2024-04-02T11:50:37.840-0300	DEBUG	alpine: os version: 3.19
2024-04-02T11:50:37.840-0300	DEBUG	alpine: package repository: edge
2024-04-02T11:50:37.840-0300	DEBUG	alpine: the number of packages: 273
2024-04-02T11:50:37.860-0300	INFO	Number of language-specific files: 5
2024-04-02T11:50:37.860-0300	INFO	Detecting gobinary vulnerabilities...
2024-04-02T11:50:37.860-0300	DEBUG	Detecting library vulnerabilities, type: gobinary, path: usr/local/bin/grpcurl
2024-04-02T11:50:37.862-0300	DEBUG	Detecting library vulnerabilities, type: gobinary, path: usr/local/bin/fortio
2024-04-02T11:50:37.862-0300	DEBUG	Detecting library vulnerabilities, type: gobinary, path: usr/local/bin/ctop
2024-04-02T11:50:37.864-0300	DEBUG	Detecting library vulnerabilities, type: gobinary, path: usr/local/bin/calicoctl
2024-04-02T11:50:37.866-0300	DEBUG	Detecting library vulnerabilities, type: gobinary, path: usr/local/bin/termshark

Version

❯ trivy --version
Version: 0.50.1
Vulnerability DB:
  Version: 2
  UpdatedAt: 2024-04-02 12:13:13.846333543 +0000 UTC
  NextUpdate: 2024-04-02 18:13:13.846332622 +0000 UTC
  DownloadedAt: 2024-04-02 13:29:07.942354 +0000 UTC

Checklist

• Read the documentation regarding wrong detection
• Ran Trivy with -f json that shows data sources and confirmed that the security advisory in data sources was correct

[knqyf263]

Alpine advisories define fixed versions only as below.
https://secdb.alpinelinux.org/edge/

- pkg:
    name: xz
    secfixes:
      5.2.5-r1:
      - CVE-2022-1271
      5.6.1-r2:
      - CVE-2024-3094

This means that older versions rather than fixed version are considered vulnerable.
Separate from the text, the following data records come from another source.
### config.mk
export PLATFORM = sky130hd
export DESIGN_NAME = alu_issue_ctrl
export DESIGN_NICKNAME = d
export VERILOG_FILES = /design/src/rtl/alu_pkg.sv /design/src/rtl/alu_lat_counter.sv /design/src/rtl/alu_issue_ctrl.sv
export SDC_FILE = /design/constraint.sdc
export NUM_CORES = 1
export LEC_CHECK = 0
export ABC_CLOCK_PERIOD_IN_PS = 13300
export CORE_MARGIN = 2
export CORE_UTILIZATION = 50
export CTS_CLUSTER_SIZE = 12
export DETAILED_ROUTE_END_ITERATION = 12
export GPL_TIMING_DRIVEN = 0
export PLACE_DENSITY = 0.82
export SLEW_MARGIN = 20
export SYNTH_ARGS = -nofsm -noshare
export SYNTH_HDL_FRONTEND = slang
export SYNTH_SLANG_ARGS = --single-unit
### constraint.sdc
create_clock -name clock -period 13.3 [get_ports clock]
set_input_delay 1.33 -clock clock [delete_from_list [all_inputs] [get_ports clock]]
set_output_delay 1.33 -clock clock [all_outputs]
set_load 0.1 [all_outputs]
### src/rtl/alu_pkg.sv
// Shared ALU opcode encodings, controller state type and opcode helpers
// used by the ALU issue controller and its latency counter.
package alu_pkg;

  localparam logic [4:0] OP_ADD   = 5'b00101;
  localparam logic [4:0] OP_SUB   = 5'b00110;
  localparam logic [4:0] OP_AND   = 5'b00111;
  localparam logic [4:0] OP_OR    = 5'b01000;
  localparam logic [4:0] OP_SHR   = 5'b01001;
  localparam logic [4:0] OP_SHL   = 5'b01010;
  localparam logic [4:0] OP_ROR   = 5'b01011;
  localparam logic [4:0] OP_ROL   = 5'b01100;
  localparam logic [4:0] OP_ADDI  = 5'b01101;
  localparam logic [4:0] OP_ANDI  = 5'b01110;
  localparam logic [4:0] OP_ORI   = 5'b01111;
  localparam logic [4:0] OP_MUL   = 5'b10000;
  localparam logic [4:0] OP_DIV   = 5'b10001;
  localparam logic [4:0] OP_NEG   = 5'b10010;
  localparam logic [4:0] OP_NOT   = 5'b10011;
  localparam logic [4:0] OP_NOP   = 5'b11110;
  localparam logic [4:0] OP_INCPC = 5'b11111;

  typedef enum logic [1:0] {
    ST_IDLE,
    ST_EXEC,
    ST_RESP
  } state_t;

  function automatic logic is_legal_op(input logic [4:0] op);
    case (op)
      OP_ADD, OP_SUB, OP_AND, OP_OR, OP_SHR, OP_SHL,
      OP_ROR, OP_ROL, OP_ADDI, OP_ANDI, OP_ORI,
      OP_MUL, OP_DIV, OP_NEG, OP_NOT, OP_NOP, OP_INCPC: return 1'b1;
      default:                                          return 1'b0;
    endcase
  endfunction

  function automatic int max_int(input int a, input int b);
    return (a > b) ? a : b;
  endfunction

endpackage

### src/rtl/alu_lat_counter.sv
// Down-counter that sets the ALU hold time: loads a cycle count, decrements
// while enabled and flags the final cycle.
module alu_lat_counter #(
  parameter int W = 4
) (
  input  logic         clock,
  input  logic         reset,
  input  logic         load,
  input  logic [W-1:0] load_val,
  input  logic         dec,
  output logic         last
);

  logic [W-1:0] count;

  // NOTE: registers use non-blocking assignments so every flop samples pre-edge values.
  always_ff @(posedge clock or posedge reset) begin
    if (reset) begin
      count <= '0;
    end else if (load) begin
      count <= load_val;
    end else if (dec && count != '0) begin
      count <= count - W'(1);
    end
  end

  assign last = (count == W'(1));

endmodule

### src/rtl/alu_issue_ctrl.sv
// Issues one ALU operation at a time, holds its operands for a per-opcode
// latency, then returns the captured 64-bit result over valid/ready.
// Optional macro ALU_ISSUE_BACKTOBACK_EN lets a new request be accepted on
// the same edge as the response handoff.
module alu_issue_ctrl
  import alu_pkg::*;
#(
  parameter int MUL_LAT = 4,
  parameter int DIV_LAT = 8
) (
  input  logic        clock,
  input  logic        reset,
  input  logic        req_valid,
  output logic        req_ready,
  input  logic [4:0]  req_op,
  input  logic [31:0] req_a,
  input  logic [31:0] req_b,
  output logic [31:0] alu_a,
  output logic [31:0] alu_b,
  output logic [4:0]  alu_op,
  input  logic [63:0] alu_c,
  output logic        rsp_valid,
  input  logic        rsp_ready,
  output logic [31:0] rsp_hi,
  output logic [31:0] rsp_lo,
  output logic [4:0]  rsp_op,
  output logic        rsp_illegal,
  output logic        rsp_divz,
  output logic        busy
);

  localparam int CNT_W = $clog2(max_int(MUL_LAT, DIV_LAT)) + 1;

  state_t state, state_next;

  logic        accept;
  logic        handoff;
  logic        req_legal;
  logic        req_divz;
  logic [CNT_W-1:0] load_val;
  logic        cnt_last;

  logic [4:0]  hold_op;
  logic [4:0]  hold_alu_op;
  logic [31:0] hold_a;
  logic [31:0] hold_b;
  logic        hold_illegal;
  logic        hold_divz;
  logic        issued;

  assign accept    = req_valid && req_ready;
  assign handoff   = rsp_valid && rsp_ready;
  assign rsp_valid = (state == ST_RESP);
  assign busy      = (state != ST_IDLE);

  assign req_legal = is_legal_op(req_op);
  assign req_divz  = (req_op == OP_DIV) && (req_b == 32'h0);

  always_comb begin
    load_val = CNT_W'(1);
    if (req_op == OP_MUL) begin
      load_val = CNT_W'(MUL_LAT);
    end else if (req_op == OP_DIV && !req_divz) begin
      load_val = CNT_W'(DIV_LAT);
    end
  end

  // NOTE: defaults first so every path assigns each output; no latches.
  always_comb begin
    state_next = state;
    req_ready  = 1'b0;
    case (state)
      ST_IDLE: begin
        req_ready = 1'b1;
        if (accept) state_next = ST_EXEC;
      end
      ST_EXEC: begin
        if (issued && cnt_last) state_next = ST_RESP;
      end
      ST_RESP: begin
`ifdef ALU_ISSUE_BACKTOBACK_EN
        req_ready = rsp_ready;
`endif
        if (handoff) state_next = accept ? ST_EXEC : ST_IDLE;
      end
      default: state_next = ST_IDLE;
    endcase
  end

  // The first EXEC cycle moves the held request onto the ALU; the counter
  // only runs once the operands are actually presented.
  alu_lat_counter #(.W(CNT_W)) u_lat (
    .clock    (clock),
    .reset    (reset),
    .load     (accept),
    .load_val (load_val),
    .dec      (state == ST_EXEC && issued),
    .last     (cnt_last)
  );

  always_ff @(posedge clock or posedge reset) begin
    if (reset) begin
      state        <= ST_IDLE;
      hold_op      <= 5'h0;
      hold_alu_op  <= OP_NOP;
      hold_a       <= 32'h0;
      hold_b       <= 32'h0;
      hold_illegal <= 1'b0;
      hold_divz    <= 1'b0;
      issued       <= 1'b0;
      alu_a        <= 32'h0;
      alu_b        <= 32'h0;
      alu_op       <= OP_NOP;
      rsp_hi       <= 32'h0;
      rsp_lo       <= 32'h0;
      rsp_op       <= 5'h0;
      rsp_illegal  <= 1'b0;
      rsp_divz     <= 1'b0;
    end else begin
      state <= state_next;
      if (accept) begin
        hold_op      <= req_op;
        hold_alu_op  <= (!req_legal || req_divz) ? OP_NOP : req_op;
        hold_a       <= req_a;
        hold_b       <= req_b;
        hold_illegal <= !req_legal;
        hold_divz    <= req_divz;
        issued       <= 1'b0;
      end else if (state == ST_EXEC && !issued) begin
        issued <= 1'b1;
        alu_a  <= hold_a;
        alu_b  <= hold_b;
        alu_op <= hold_alu_op;
      end else if (state == ST_EXEC && cnt_last) begin
        alu_a       <= 32'h0;
        alu_b       <= 32'h0;
        alu_op      <= OP_NOP;
        // Skipped operations report zero instead of whatever the idle ALU drives.
        {rsp_hi, rsp_lo} <= (hold_illegal || hold_divz) ? 64'h0 : alu_c;
        rsp_op      <= hold_op;
        rsp_illegal <= hold_illegal;
        rsp_divz    <= hold_divz;
      end
    end
  end

endmodule
==> flow_metrics.py, run 1 <==
metrics = {
    "final_layout": {
        "fillers": 1206,
        "syn_to_final_growth_pct": 45.6,
        "num-nets-final": 1274,
        "multiInputGateArea_mm2": 0.00273,
        "drive_gt1_share_pct": 6.52,
        "diodes": 0,
        "fin_area_mm2": 0.0125,
        "regArea_mm2": 0.00559,
    },
    "detailed_routing": {
        "wirelength_um": 23800,
        "postRouteAntennaNets": 0,
        "highest_layer": "met4",
        "wire_per_inst_um": 17.4,
        "vias": 7171,
        "drt_first_pass_iters": 4,
        "route.detailed.drc": 0,
        "drt_iter0_markers": 368,
        "wl_met3_um": 1800,
        "via_per_inst": 5.23,
        "met1_length_um": 9610,
        "wl_met2_um": 11500,
    },
    "synth": {
        "yosys.area_share.simple_pct": 18.4,
        "synth-compound-area-share_pct": 11.8,
        "synthTopCellsByArea": "dfrtp_1 63%, nand2_1 15%, a22o_1 6.7%",
        "synth_top_area_share_pct": 62.7,
        "yosys.area_share.adder_pct": 0.292,
        "netlist_top_cells_count": "350 x nand2_1, 215 x dfrtp_1, 68 x o21ai_0",
        "async_reset_ff_share_pct": 100,
        "ys.flop_type": "dfrtp_1",
        "synth.ff_latch_count": 223,
        "synth_area_per_cell_um2": 10.4,
        "yosys.area_share.xor_xnor_pct": 0.204,
        "synth_warnings": 0,
        "synth_top_family_by_area": "simple AND/OR/NAND/NOR gates",
        "netlist_area_mm2": 0.00858,
        "synthMuxAreaShare_pct": 1.04,
        "synth_area_leader_cell": "dfrtp_1",
        "yosysUniqueCellTypes": 38,
        "synth_edf_count": 0,
        "postSynthCellCount": 828,
        "yosysMostFrequentCell": "nand2_1",
        "syn_nets": 967,
        "ys_seq_area_share_pct": 65.2,
    },
    "worst_setup_path": {
        "critPathCaptureType": "output port",
        "cp.required_ps": 11970,
        "worstSetupStartpointType": "register",
        "cpMaxStageDelayCell": "clkdlybuf4s50_1",
        "path_delay_family": "buffers and inverters",
        "cp.depth": 3,
        "path_cells": "nand2b_1 -> inv_1 -> clkdlybuf4s50_1",
        "worstRegToRegCells": 4,
        "crit_buf_inv": 2,
        "critical_path.max_fanout": 9,
        "cp.arrival_ps": 2390,
        "critPathKind": "reg2out",
        "slowest_delay_ps": 1160,
    },
    "timing": {
        "hold_viol": 0,
        "fin_crit_sh_pct": 28.0,
        "rsz0062_at_grt": "false",
        "fin_skew_ps": 7.79,
        "setup_viol": 0,
        "fmaxAchievable_mhz": 269,
        "maxSlewViolCount": 0,
        "slew_headroom_pct": 29.5,
        "worst_pin_slew_ps": 1050,
        "min_period_ps": 3720,
        "fin_tns_setup_ps": 0,
    },
    "clock_tree": {
        "cts_hold_buffers": 0,
        "cts_sinks": 223,
        "clkSlewWorstSetupHoldPaths_ps": 60,
        "clk_latency_ps": 500,
        "clk_path_buf_depth": 3,
        "cts_tree": "yes",
        "cts_resized": 0,
        "cts-buffers-inserted": 24,
        "root_buffer": "clkbuf_16",
        "h-tree-depth": 1,
        "cts_setup_buffers": 0,
    },
    "outcome": {
        "status": "finished, final reports clean",
    },
    "floorplan": {
        "start_util_pct": 51.4,
        "rows": 47,
        "pin_count": 280,
        "die_area_mm2": 0.0182,
        "die-height_um": 135,
        "die_w_um": 135,
        "core-area_mm2": 0.0167,
    },
    "placement": {
        "port_buffers": 279,
        "dpl.hpwl_um": 17100,
        "globalplace.congestion": 0.828,
        "dpl_cell_area_mm2": 0.0117,
    },
    "worst_hold_path": {
        "hp-class": "reg2reg",
        "hold_depth": 2,
    },
    "global_routing": {
        "gr-total-overflow": 0,
        "grt_pass1_wl_um": 37600,
        "grt_pass1_vias": 7150,
        "grt_antenna_before_repair": 0,
        "grt_util_all_layers_pct": 26.1,
        "grt_max_degree": 82,
    },
    "job": {
        "maxCapViolations": 0,
    },
}
[per-layer routing]
layer	track usage, %	vias up
li1	-	3377
met1	34.3	3462
met2	43.3	277
met3	5.29	55
met4	9.95	0
met5	0	-
[kinds of logic after synthesis]
| kind of cell | after synthesis |
|---|---|
| simple gates | 389 |
| flops | 223 |
| compound gates | 146 |
| buf+inv | 58 |
| mux | 8 |
| xor+xnor | 2 |
| fa+ha+maj | 2 |
[state kept, by name, indices dropped and copies added, names as in the netlist, 32 cells and up]
register / flops
hold_a: 32
hold_b: 32
alu_b: 32
rsp_lo: 32
alu_a: 32
rsp_hi: 32
[cells in the final DEF, fill, tap and decap left out, types with 2 or more instances in the layout]
cell type        synthesis  routed
nand2_1                350     350
ha_1                     2       2
buf_6                    2       2
inv_1                    6       5
xnor2_1                  2       2
dfstp_2                  8       8
nand4_1                  6       6
clkbuf_16                0      25
nor4_1                   8       8
nand2b_1                 4       4
a21oi_1                  2       2
buf_1                    4       4
nor2_1                   8       8
buf_2                   24      24
buf_16                   0       2
bufinv_16                0       2
clkdlybuf4s50_1          0     279
o22a_1                   4       4
dfrtp_1                215     215
clkbuf_1                22      32
o21ai_0                 68      68
a211oi_1                 2       2
mux2_1                   6       6
clkbuf_8                 0       4
a22o_1                  66      66
nand3_1                  2       2
[through the flow]
step	utilization [%]	setup WS, ps	instances	hold WS (ps)
floorplan	-	5880	828	439
global placement	69.7	3210	1327	457
detailed placement	70.1	10110	1329	464
CTS	74.8	9560	1371	478
global route	74.8	9490	1371	489
finish	74.8	9580	1371	471
[path summary, 6_finish.rpt]
path,from,to,slack [ps]
setup / recovery,state[0]$_DFFE_PP0P_,rsp_valid,9580
hold reg to reg,hold_op[1]$_DFFE_PP0P_,hold_op[1]$_DFFE_PP0P_,470
min in group asynchronous,reset,rsp_lo[5]$_DFFE_PP0P_,1260
hold / removal,hold_op[1]$_DFFE_PP0P_,hold_op[1]$_DFFE_PP0P_,470
setup reg to reg,hold_divz$_DFFE_PP0P_,rsp_lo[1]$_DFFE_PP0P_,11380
max in group asynchronous,reset,alu_a[9]$_DFFE_PP0P_,10920
[tightest hold or removal path, cell delays in order (launching register included)]
cell     delay [ps]
dfrtp_1         340
nand2_1          50
nand2_1          50
[area by class of cell]
class                           instances  share of cell area (%)
Clock inverter                          3                   0.521
Inverter                                6                   0.240
Clock buffer                           39                    5.75
Buffer                                 52                    1.92
Timing Repair Buffer                  281                    22.8
Sequential cell                       223                    44.8
Multi-Input combinational cell        547                    21.8
Tap cell                              220                    2.20
Power of run 1 is not shown: default switching activity piles up to over one toggle a cycle in this logic, so the estimate is an artifact.
==> inputs of run 2 (changes only) <==
Settings changed: ABC_CLOCK_PERIOD_IN_PS 13300 to 3500, CORE_UTILIZATION 50 to 46, PLACE_DENSITY 0.82 to 0.76.
Clock period 13.3 ns to 3.5 ns, I/O delays scaled along.
==> run 2 against run 1 <==
Against the previous run: critical path depth down 1; via count down 0.45%; sequential share of layout area down 0.24 points; cell count up 1.1%; critical endpoint is now req_ready; register-to-register slack worse by 9800 ps; clock-buffer cell count down 1; sequential cell count unchanged.
==> flow_metrics.py, run 2 (synthesized netlist as in run 1, its figures left out) <==
metrics = {
    "worst_setup_path": {
        "critPathKind": "reg2out",
        "cp.arrival_ps": 2480,
        "path_delay_family": "buffers and inverters",
        "rr_startpoint": "hold_divz$_DFFE_PP0P_",
        "cp.required_ps": 3150,
        "worstSetupStartpointType": "register",
        "critical_path.max_fanout": 9,
        "crit_start": "state[0]$_DFFE_PP0P_",
        "slowest_delay_ps": 1230,
        "cpMaxStageDelayCell": "clkdlybuf4s50_1",
        "crit_buf_inv": 1,
        "path_cells": "nor2_1 -> clkdlybuf4s50_1",
        "critPathCaptureType": "output port",
    },
    "timing": {
        "slew_headroom_pct": 28.8,
        "setup_viol": 0,
        "fmaxAchievable_mhz": 353,
        "rsz0062_at_grt": "false",
        "maxSlewViolCount": 0,
        "hold_viol": 0,
        "min_period_ps": 2830,
        "fin_skew_ps": 17.6,
        "worst_pin_slew_ps": 1070,
        "fin_hold_ws_ps": 205,
        "fin_crit_sh_pct": 80.9,
    },
    "global_routing": {
        "grt_pass1_wl_um": 38500,
        "grt_max_degree": 35,
        "grt_pass1_vias": 7163,
        "grt_antenna_before_repair": 2,
        "grt_util_all_layers_pct": 24.5,
        "gr-total-overflow": 0,
    },
    "clock_tree": {
        "cts_sinks": 223,
        "root_buffer": "clkbuf_16",
        "cts-buffers-inserted": 24,
        "cts_setup_buffers": 0,
        "cts_tree": "yes",
        "h-tree-depth": 1,
        "cts_resized": 0,
        "cts_hold_buffers": 0,
        "clk_path_buf_depth": 3,
        "clkSlewWorstSetupHoldPaths_ps": 60,
        "clk_latency_ps": 510,
    },
    "floorplan": {
        "pin_count": 280,
        "core-area_mm2": 0.0181,
        "die_area_mm2": 0.0198,
        "rows": 49,
        "start_util_pct": 47.3,
        "die_w_um": 141,
        "die-height_um": 141,
    },
    "worst_hold_path": {
        "hp-class": "in2async",
    },
    "detailed_routing": {
        "drt_first_pass_iters": 6,
        "wirelength_um": 24300,
        "route.detailed.drc": 0,
        "vias": 7139,
        "drt_iter0_markers": 311,
        "wire_per_inst_um": 17.6,
        "postRouteAntennaNets": 0,
        "via_per_inst": 5.15,
    },
    "final_layout": {
        "layout_common_cells": "350 x nand2_1, 279 x clkdlybuf4s50_1, 215 x dfrtp_1",
        "layout_commonest_cell": "nand2_1",
        "final_util_pct": 69.2,
        "drive_gt1_share_pct": 7.18,
        "multiInputGateArea_mm2": 0.00273,
        "num-nets-final": 1279,
        "syn_to_final_growth_pct": 46.4,
        "regArea_mm2": 0.00559,
        "fillers": 1428,
    },
    "placement": {
        "dpl.hpwl_um": 17900,
        "port_buffers": 279,
        "globalplace.congestion": 0.873,
    },
    "outcome": {
        "status": "finished, final reports clean",
    },
    "job": {
        "maxCapViolations": 0,
    },
}
-- run 2: path summary, 6_finish.rpt --
check | cells after the start | slack, ps | to
hold / removal | 2 | 200 | rsp_lo[8]$_DFFE_PP0P_
setup reg to reg | 4 | 1630 | rsp_lo[0]$_DFFE_PP0P_
min in group clock | 3 | 360 | hold_a[31]$_DFFE_PP0P_
max in group asynchronous | 5 | 2330 | rsp_hi[24]$_DFFE_PP0P_
setup / recovery | 2 | 670 | req_ready
hold reg to reg | 2 | 470 | hold_b[5]$_DFFE_PP0P_
-- run 2: stage by stage --
stage / cell area (um^2) / std cells / setup slack (ps) / setup TNS, ps
after floorplan: 8580 / 828 / 246 / 0
after global placement: 11700 / 1336 / -1440 / -309860
after detailed placement: 11800 / 1343 / 1210 / 0
after CTS: 12600 / 1385 / 671 / 0
after global routing: 12600 / 1386 / 616 / 0
final: 12600 / 1386 / 670 / 0
-- run 2: per-layer routing --
| metal | track usage [%] | vias up | share of wire, % |
|---|---|---|---|
| met4 | 8.79 | 0 | 3.2 |
| li1 | - | 3380 | - |
| met2 | 41.0 | 274 | 49 |
| met5 | 0 | - | 0 |
| met3 | 4.72 | 46 | 7.3 |
| met1 | 32.2 | 3439 | 41 |
-- run 2: cell type report --
cell class	instances	area share, %
Clock inverter	4	0.249
Buffer	52	1.91
Clock buffer	38	5.76
Multi-Input combinational cell	547	21.7
Timing Repair Buffer	286	23.4
Antenna cell	1	0.0199
Tap cell	229	2.28
Sequential cell	223	44.5
Inverter	6	0.209
Power of run 2 is left out for the same reason.
==> inputs of run 3 (changes only) <==
Settings changed: ABC_CLOCK_PERIOD_IN_PS 3500 to 2400, CORE_UTILIZATION 46 to 42, PLACE_DENSITY 0.76 to 0.73.
Clock period 3.5 ns to 2.4 ns, I/O delays scaled along.
==> run 3 against run 2 <==
Against the previous run: cell count is 2.9% higher; hold slack worse by 46 ps; sequential share of layout area hardly changed; first-iteration DRC count is 3.5% lower; critical path depth is 1 lower.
Trivy relies on public advisories. We cannot handle this kind of case.

[fhielpos]

So anything not 5.6.1-r2 would show as vulnerable? That doesn't seem right.

[knqyf263]

Unfortunately, yes, but it happens only for edge. Your image installs packages from the edge repository, while the OS version is 3.19. Mixing versions is not a recommended usage. In this case, Trivy uses security advisories for edge as the packages actually come from edge. If you switch the repository to 3.19, the vulnerability will not be detected.

2024-04-02T11:50:37.840-0300	DEBUG	alpine: os version: 3.19
2024-04-02T11:50:37.840-0300	DEBUG	alpine: package repository: edge

[fhielpos]

Alright, that works for me. Thanks for the information, this can be closed in that case.

[prshoper]

#6442
I reported it yesterday :)